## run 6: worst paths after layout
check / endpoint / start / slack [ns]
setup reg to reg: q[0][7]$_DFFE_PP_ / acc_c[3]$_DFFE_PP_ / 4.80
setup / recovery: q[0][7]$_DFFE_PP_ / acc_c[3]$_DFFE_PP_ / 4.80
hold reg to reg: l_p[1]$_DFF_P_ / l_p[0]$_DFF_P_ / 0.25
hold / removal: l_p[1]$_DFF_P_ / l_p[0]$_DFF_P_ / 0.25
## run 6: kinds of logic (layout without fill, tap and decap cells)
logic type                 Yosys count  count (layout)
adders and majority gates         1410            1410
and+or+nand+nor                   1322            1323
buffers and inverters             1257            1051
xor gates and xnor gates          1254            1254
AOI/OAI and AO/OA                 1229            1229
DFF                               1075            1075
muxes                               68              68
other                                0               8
Source: an optimization exercise on an open RTL-to-GDS flow (aim: small area). Production flows keep margins and buffers that such runs may drop. In this exercise RTL edits were held to simulation tests only and were not proved equivalent to the original. No activity file was given, so power comes from the tool's default toggle rates. The clock port is modelled as an ideal driver; clocking choices that lean on that would not hold on a real chip.

==> design/flow/config.mk <==
export PLATFORM = sky130hd
export DESIGN_NAME = dmem_wait_responder
export DESIGN_NICKNAME = dmem_wait_responder
export VERILOG_FILES = /design/flow/design.v
export SDC_FILE = /design/flow/constraint.sdc
export NUM_CORES = 4
export LEC_CHECK = 0
export CAP_MARGIN = 0
export CELL_PAD_IN_SITES_DETAIL_PLACEMENT = 0
export CELL_PAD_IN_SITES_GLOBAL_PLACEMENT = 1
export CORE_MARGIN = 2
export CORE_UTILIZATION = 65
export SLEW_MARGIN = 0
export SYNTH_HIERARCHICAL = 1
==> design/flow/constraint.sdc <==
create_clock -name core_clock -period 7.0 [get_ports {clk_i}]
set_input_delay 1.4000 -clock core_clock [delete_from_list [all_inputs] [get_ports {clk_i}]]
set_output_delay 1.4000 -clock core_clock [all_outputs]
set_load 0.01 [all_outputs]
==> design/flow/design.v <==
module dmem_wait_responder #(
    parameter int DEPTH   = 128,
    parameter int LATENCY = 2
) (
    input  logic        clk_i,
    input  logic        rst_i,
    input  logic        req_valid_i,
    output logic        req_ready_o,
    input  logic        req_write_i,
    input  logic [31:0] req_addr_i,
    input  logic [31:0] req_wdata_i,
    output logic        rsp_valid_o,
    output logic [31:0] rsp_rdata_o,
    output logic        rsp_err_o,
    output logic        busy_o
);
    localparam int NG = 32;         
    localparam int GW = 5;
    localparam int NA = 11;         
    logic [1:0]    r_state;
    logic [3:0]    r_need;          
    logic          r_pol;           
    logic          r_clr_done;      
    logic          r_wr, r_rd, r_err;
    logic          r_rhit;          
    logic          r_whit;          
    logic          r_live_ok;       
    logic [GW-1:0] r_grp;
    logic [1:0]    r_lo;
    logic [31:0]   r_data;          
    logic          r_dpol;          
    logic [31:0]   r_ring [NG][4];
    logic          w_idle, w_acc, w_bad, w_clr, w_pol_nxt;
    logic [1:0]    w_need, w_need_nxt, w_lo_nxt;
    logic          w_busy_nxt, w_wr_nxt, w_rd_nxt;
    logic          w_live_hit, w_reg_hit, w_rhit, w_rsel_any, w_whit;
    logic [NG-1:0] w_rsel, w_ins, w_g, w_gn;
    logic [31:0]   w_yraw, w_y, w_b;
    logic          w_ypol, w_opol, w_hold;
    always_comb begin
        w_idle     = (r_state == 2'd0);
        w_acc      = w_idle && req_valid_i;
        w_bad      = (|req_addr_i[1:0]) || (|req_addr_i[31:9]);
        w_clr      = !r_clr_done;
        w_need     = {r_need[3] | r_need[2], r_need[3] | r_need[1]};
        w_live_hit = r_live_ok && req_valid_i && !req_write_i && r_need[req_addr_i[3:2]];
        w_reg_hit  = r_rhit;
        w_rhit     = w_reg_hit || (w_idle && req_valid_i && !req_write_i &&
                                   r_need[req_addr_i[3:2]]);
        w_rsel_any = w_reg_hit || w_live_hit;
        w_whit     = r_whit;
        w_need_nxt = w_need - 2'd1;
        w_busy_nxt = w_acc || (r_state == 2'd1) || (r_state == 2'd2);
        w_wr_nxt   = w_acc ? (req_write_i && !w_bad)  : r_wr;
        w_rd_nxt   = w_acc ? (!req_write_i && !w_bad) : r_rd;
        w_lo_nxt   = w_acc ? req_addr_i[3:2] : r_lo;
        w_pol_nxt  = r_pol ^ r_need[1];
        w_b        = ~(r_data ^ {32{w_pol_nxt ^ r_dpol}});
        for (int g = 0; g < NG; g++) begin
            w_rsel[g] = (w_live_hit && (req_addr_i[8:4] == GW'(g))) ||
                        (w_reg_hit && (r_grp == GW'(g)));
            w_ins[g]  = w_whit && (r_grp == GW'(g));
            w_g[g]    = w_ins[g] || w_clr;
            w_gn[g]   = !w_ins[g];
        end
        w_hold = !w_rhit;
        w_ypol = w_rhit ? (r_pol && w_rsel_any) : r_dpol;
        w_opol = r_rhit ? r_pol : r_dpol;
        w_y    = w_yraw ^ {32{w_opol}};
    end
    for (genvar b = 0; b < 32; b++) begin : g_rd
        logic [NA-1:0] w_n;
        for (genvar k = 0; k < NA; k++) begin : g_aoi
            if (3 * k + 2 < NG) begin : g_3
                dmem_aoi222 u_aoi (
                    .a0(r_ring[3*k][0][b]),   .s0(w_rsel[3*k]),
                    .a1(r_ring[3*k+1][0][b]), .s1(w_rsel[3*k+1]),
                    .a2(r_ring[3*k+2][0][b]), .s2(w_rsel[3*k+2]),
                    .y_n(w_n[k])
                );
            end else begin : g_2
                dmem_aoi222 u_aoi (
                    .a0(r_ring[3*k][0][b]),   .s0(w_rsel[3*k]),
                    .a1(r_ring[3*k+1][0][b]), .s1(w_rsel[3*k+1]),
                    .a2(r_data[b]),           .s2(w_hold),
                    .y_n(w_n[k])
                );
            end
        end
        assign w_yraw[b] = ~&w_n;
    end
    always_ff @(posedge clk_i or negedge rst_i) begin
        if (!rst_i) begin
            r_state    <= 2'd0;
            r_need     <= 4'b0010;
            r_pol      <= 1'b1;
            r_clr_done <= 1'b0;
            r_wr       <= 1'b0;
            r_rd       <= 1'b0;
            r_err      <= 1'b0;
            r_rhit     <= 1'b0;
            r_whit     <= 1'b0;
            r_live_ok  <= 1'b0;
        end else begin
            r_rhit     <= w_busy_nxt && w_rd_nxt && (w_lo_nxt == w_need_nxt);
            r_whit     <= w_wr_nxt && (w_lo_nxt == w_need_nxt - 2'd1);
            r_live_ok  <= (r_state == 2'd3) || (w_idle && !req_valid_i);
            r_state    <= (w_idle && !req_valid_i) ? 2'd0 : r_state + 2'd1;
            r_need     <= {r_need[0], r_need[3:1]};
            r_pol      <= r_pol ^ r_need[1];
            r_clr_done <= r_clr_done || r_need[2];
            if (w_acc) begin
                r_wr  <= req_write_i && !w_bad;
                r_rd  <= !req_write_i && !w_bad;
                r_err <= w_bad;
            end
        end
    end
    always_ff @(posedge clk_i) begin
        if (w_acc) begin
            r_grp <= req_addr_i[8:4];
            r_lo  <= req_addr_i[3:2];
        end
        r_data <= (w_acc && req_write_i) ? req_wdata_i : w_yraw;
        r_dpol <= (w_acc && req_write_i) ? 1'b0 : w_ypol;
    end
    for (genvar g = 0; g < NG; g++) begin : g_grp
        logic [31:0] w_s0;
        for (genvar b = 0; b < 32; b++) begin : g_bit
            dmem_oai22 u_oai (
                .a0(r_ring[g][3][b]), .b0(w_g[g]),
                .a1(w_b[b]),          .b1(w_gn[g]),
                .y_n(w_s0[b])
            );
        end
        always_ff @(posedge clk_i) begin
            r_ring[g][0] <= w_s0;
            r_ring[g][1] <= r_ring[g][0];
            r_ring[g][2] <= r_ring[g][1];
            r_ring[g][3] <= r_ring[g][2];
        end
    end
    assign req_ready_o = w_idle;
    assign busy_o      = !w_idle;
    assign rsp_valid_o = (r_state == 2'd3);
    assign rsp_err_o   = (r_state == 2'd3) && r_err;
    assign rsp_rdata_o = (r_state == 2'd3 && r_rd) ? w_y : 32'd0;
endmodule
Background: an optimization exercise with open tools, aiming at small area. Do not read the settings as production practice.
Function was checked by simulation only, so behaviour that the tests miss may differ from the original.
Power figures rest on the tool's default switching activity, not on a simulated workload.

## oak
==> flow/design.v (excerpt) <==
module wb_regfile
#(
    parameter int    RETIRE_W  = 16,
    parameter cpu_pkg::word_t BUBBLE_PC = cpu_pkg::BUBBLE_PC
) (
    input  logic                clk,
    input  logic                resetn,
    input  logic                w_wreg,
    input  logic                w_m2reg,
    input  cpu_pkg::word_t               w_data,
    input  cpu_pkg::word_t               w_memout,
    input  cpu_pkg::reg_idx_t            w_rn,
    input  cpu_pkg::word_t               dbg_w_pc,
    input  cpu_pkg::word_t               dbg_w_inst,
    input  cpu_pkg::reg_idx_t            d_rs,
    input  cpu_pkg::reg_idx_t            d_rt,
    output cpu_pkg::word_t               d_qa,
    output cpu_pkg::word_t               d_qb,
    input  cpu_pkg::reg_idx_t            dbg_rn,
    output cpu_pkg::word_t               dbg_q,
    output cpu_pkg::word_t               wb_value,
    output logic [RETIRE_W-1:0] retire_cnt,
    output cpu_pkg::word_t               last_pc,
    output cpu_pkg::word_t               last_inst
);
export LEC_CHECK = 0
export CAP_MARGIN = 20
export CORE_MARGIN = 2
export CORE_UTILIZATION = 40
export PLACE_DENSITY = 0.5
export SLEW_MARGIN = 20
export SYNTH_HIERARCHICAL = 1
create_clock -name core_clock -period 8.0 [get_ports {clk}]
standard.sh (not shown) runs the stock make flow with config.mk's settings and CLKGATE_MAP_FILE= SYNTH_SCRIPT=/design/flow/synth_recipe.tcl, a recipe that flattens the netlist after the stock synthesis.
==> flow/flow/run.sh <==
#!/bin/bash
# Own layout flow: the standard ORFS flow (standard.sh: floorplan, power grid and tap cells,
# placement, clock tree, routing), with these changes:
#  - synthesis is flow/synth.tcl: the standard synthesis, but with the register file's purely
#    combinational read-port and select-decoder-output modules replaced by the gate-level cells.v;
#  - port buffers use sky130_fd_sc_hd__buf_1 (every input and output port still gets one);
#  - the clock tree uses clkbuf_4 (clkbuf_16 at the root) with small sink clusters and no dummy loads.
# ORFS writes each tool's full log under orfs/logs/; make's own output goes to flow_make.log here.
set -euo pipefail
export HANDMAP_CELLS="$PWD/flow/cells.v"
export BUFFER_PORTS_ARGS="-buffer_cell sky130_fd_sc_hd__buf_1"
export CTS_ARGS="-sink_clustering_enable -repair_clock_nets -dont_use_dummy_load -root_buf sky130_fd_sc_hd__clkbuf_16 -buf_list {sky130_fd_sc_hd__clkbuf_4} -sink_clustering_size 10 -sink_clustering_max_diameter 40"
bash standard.sh SYNTH_SCRIPT="$PWD/flow/synth.tcl" finish > flow_make.log 2>&1
Other scripts of this flow, unchanged in this note and not shown: flow/flow/cells.v, flow/flow/synth.tcl
oak closes out successfully: all stages finished, all timing, DRC and antenna checks passed.
What pine does differently from oak at the input level:
-- flow/flow/run.sh --
<<< oak, line 10
export HANDMAP_CELLS="$PWD/flow/cells.v"
export BUFFER_PORTS_ARGS="-buffer_cell sky130_fd_sc_hd__buf_1"
export CTS_ARGS="-sink_clustering_enable -repair_clock_nets -dont_use_dummy_load -root_buf sky130_fd_sc_hd__clkbuf_16 -buf_list {sky130_fd_sc_hd__clkbuf_4} -sink_clustering_size 10 -sink_clustering_max_diameter 40"
bash standard.sh SYNTH_SCRIPT="$PWD/flow/synth.tcl" finish > flow_make.log 2>&1
>>> pine, line 10
export HANDMAP_CELLS="$PWD/flow/cells.v"
export BUFFER_PORTS_ARGS="-buffer_cell sky130_fd_sc_hd__buf_1"
export CTS_ARGS="-sink_clustering_enable -repair_clock_nets -dont_use_dummy_load -root_buf sky130_fd_sc_hd__clkbuf_16 -buf_list {sky130_fd_sc_hd__clkbuf_4} -sink_clustering_size 8 -sink_clustering_max_diameter 40"
bash standard.sh SYNTH_SCRIPT="$PWD/flow/synth.tcl" finish > flow_make.log 2>&1
==> comparison <==
- Share of cells above drive strength 1: pine > oak
- Growth of design area from synthesis to finish (pine over oak): increase, 0.27 points
- The total global-route track usage was comparable across oak and pine.
- Status: fraction of power spent switching nets parity (pine, oak)
- Of the two candidates, oak has the better leakage power figure and pine the worse one.
- Total length of routed met3 wires in pine vs oak: up 2.2%
- pine -> oak: maximum frequency from static timing analysis flat
- Sum of routed wire length over all layers: pine vs oak — no meaningful difference
- Wire length of the first global-routing pass delta (pine -> oak): insignificant
- The run showing the greater total power of the final layout is pine.
- pine reports a higher power density over cell area than oak does.

what the ideal ports hide:
The flow's constraints put no driver on any port. The routed layouts listed below were extracted and timed again, unchanged, in two steps. Step 1 assumes that a clkbuf_16 drives the clock port and a buf_2 every other input. Step 2, shift: input delay + t, output delay - t, t = (earliest + latest rising clock arrival at the registers) / 2. This alone moves slack from input paths to output paths. Three values: ideal, step 1, step 2; two values: the first two.
run	shift t [ns]	setup WS [ns]	worst hold slack (ns)	worst setup path after step 2	worst data-port slew with drivers (ns)
oak	0.873	0.939 / 0.917 / 0.917	0.477 / 0.477 / 0.477	input to output	0.05
pine	0.870	0.940 / 0.919 / 0.919	0.477 / 0.477 / 0.477	input to output	0.05
After both steps every run listed still meets setup and hold. The setup slack of oak, which loses most, moves by -0.022 ns with the drivers and by -0.022 ns with both steps.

Exercise prompt.
Look back at the entries above and repeat, unchanged, every line from the line holding "set_output_delay 1.4000 -clock" through the line holding "w_rhit, w_rsel_any, w_whit;".

Answer to this problem.
set_output_delay 1.4000 -clock core_clock [all_outputs]
set_load 0.01 [all_outputs]
==> design/flow/design.v <==
module dmem_wait_responder #(
    parameter int DEPTH   = 128,
    parameter int LATENCY = 2
) (
    input  logic        clk_i,
    input  logic        rst_i,
    input  logic        req_valid_i,
    output logic        req_ready_o,
    input  logic        req_write_i,
    input  logic [31:0] req_addr_i,
    input  logic [31:0] req_wdata_i,
    output logic        rsp_valid_o,
    output logic [31:0] rsp_rdata_o,
    output logic        rsp_err_o,
    output logic        busy_o
);
    localparam int NG = 32;         
    localparam int GW = 5;
    localparam int NA = 11;         
    logic [1:0]    r_state;
    logic [3:0]    r_need;          
    logic          r_pol;           
    logic          r_clr_done;      
    logic          r_wr, r_rd, r_err;
    logic          r_rhit;          
    logic          r_whit;          
    logic          r_live_ok;       
    logic [GW-1:0] r_grp;
    logic [1:0]    r_lo;
    logic [31:0]   r_data;          
    logic          r_dpol;          
    logic [31:0]   r_ring [NG][4];
    logic          w_idle, w_acc, w_bad, w_clr, w_pol_nxt;
    logic [1:0]    w_need, w_need_nxt, w_lo_nxt;
    logic          w_busy_nxt, w_wr_nxt, w_rd_nxt;
    logic          w_live_hit, w_reg_hit, w_rhit, w_rsel_any, w_whit;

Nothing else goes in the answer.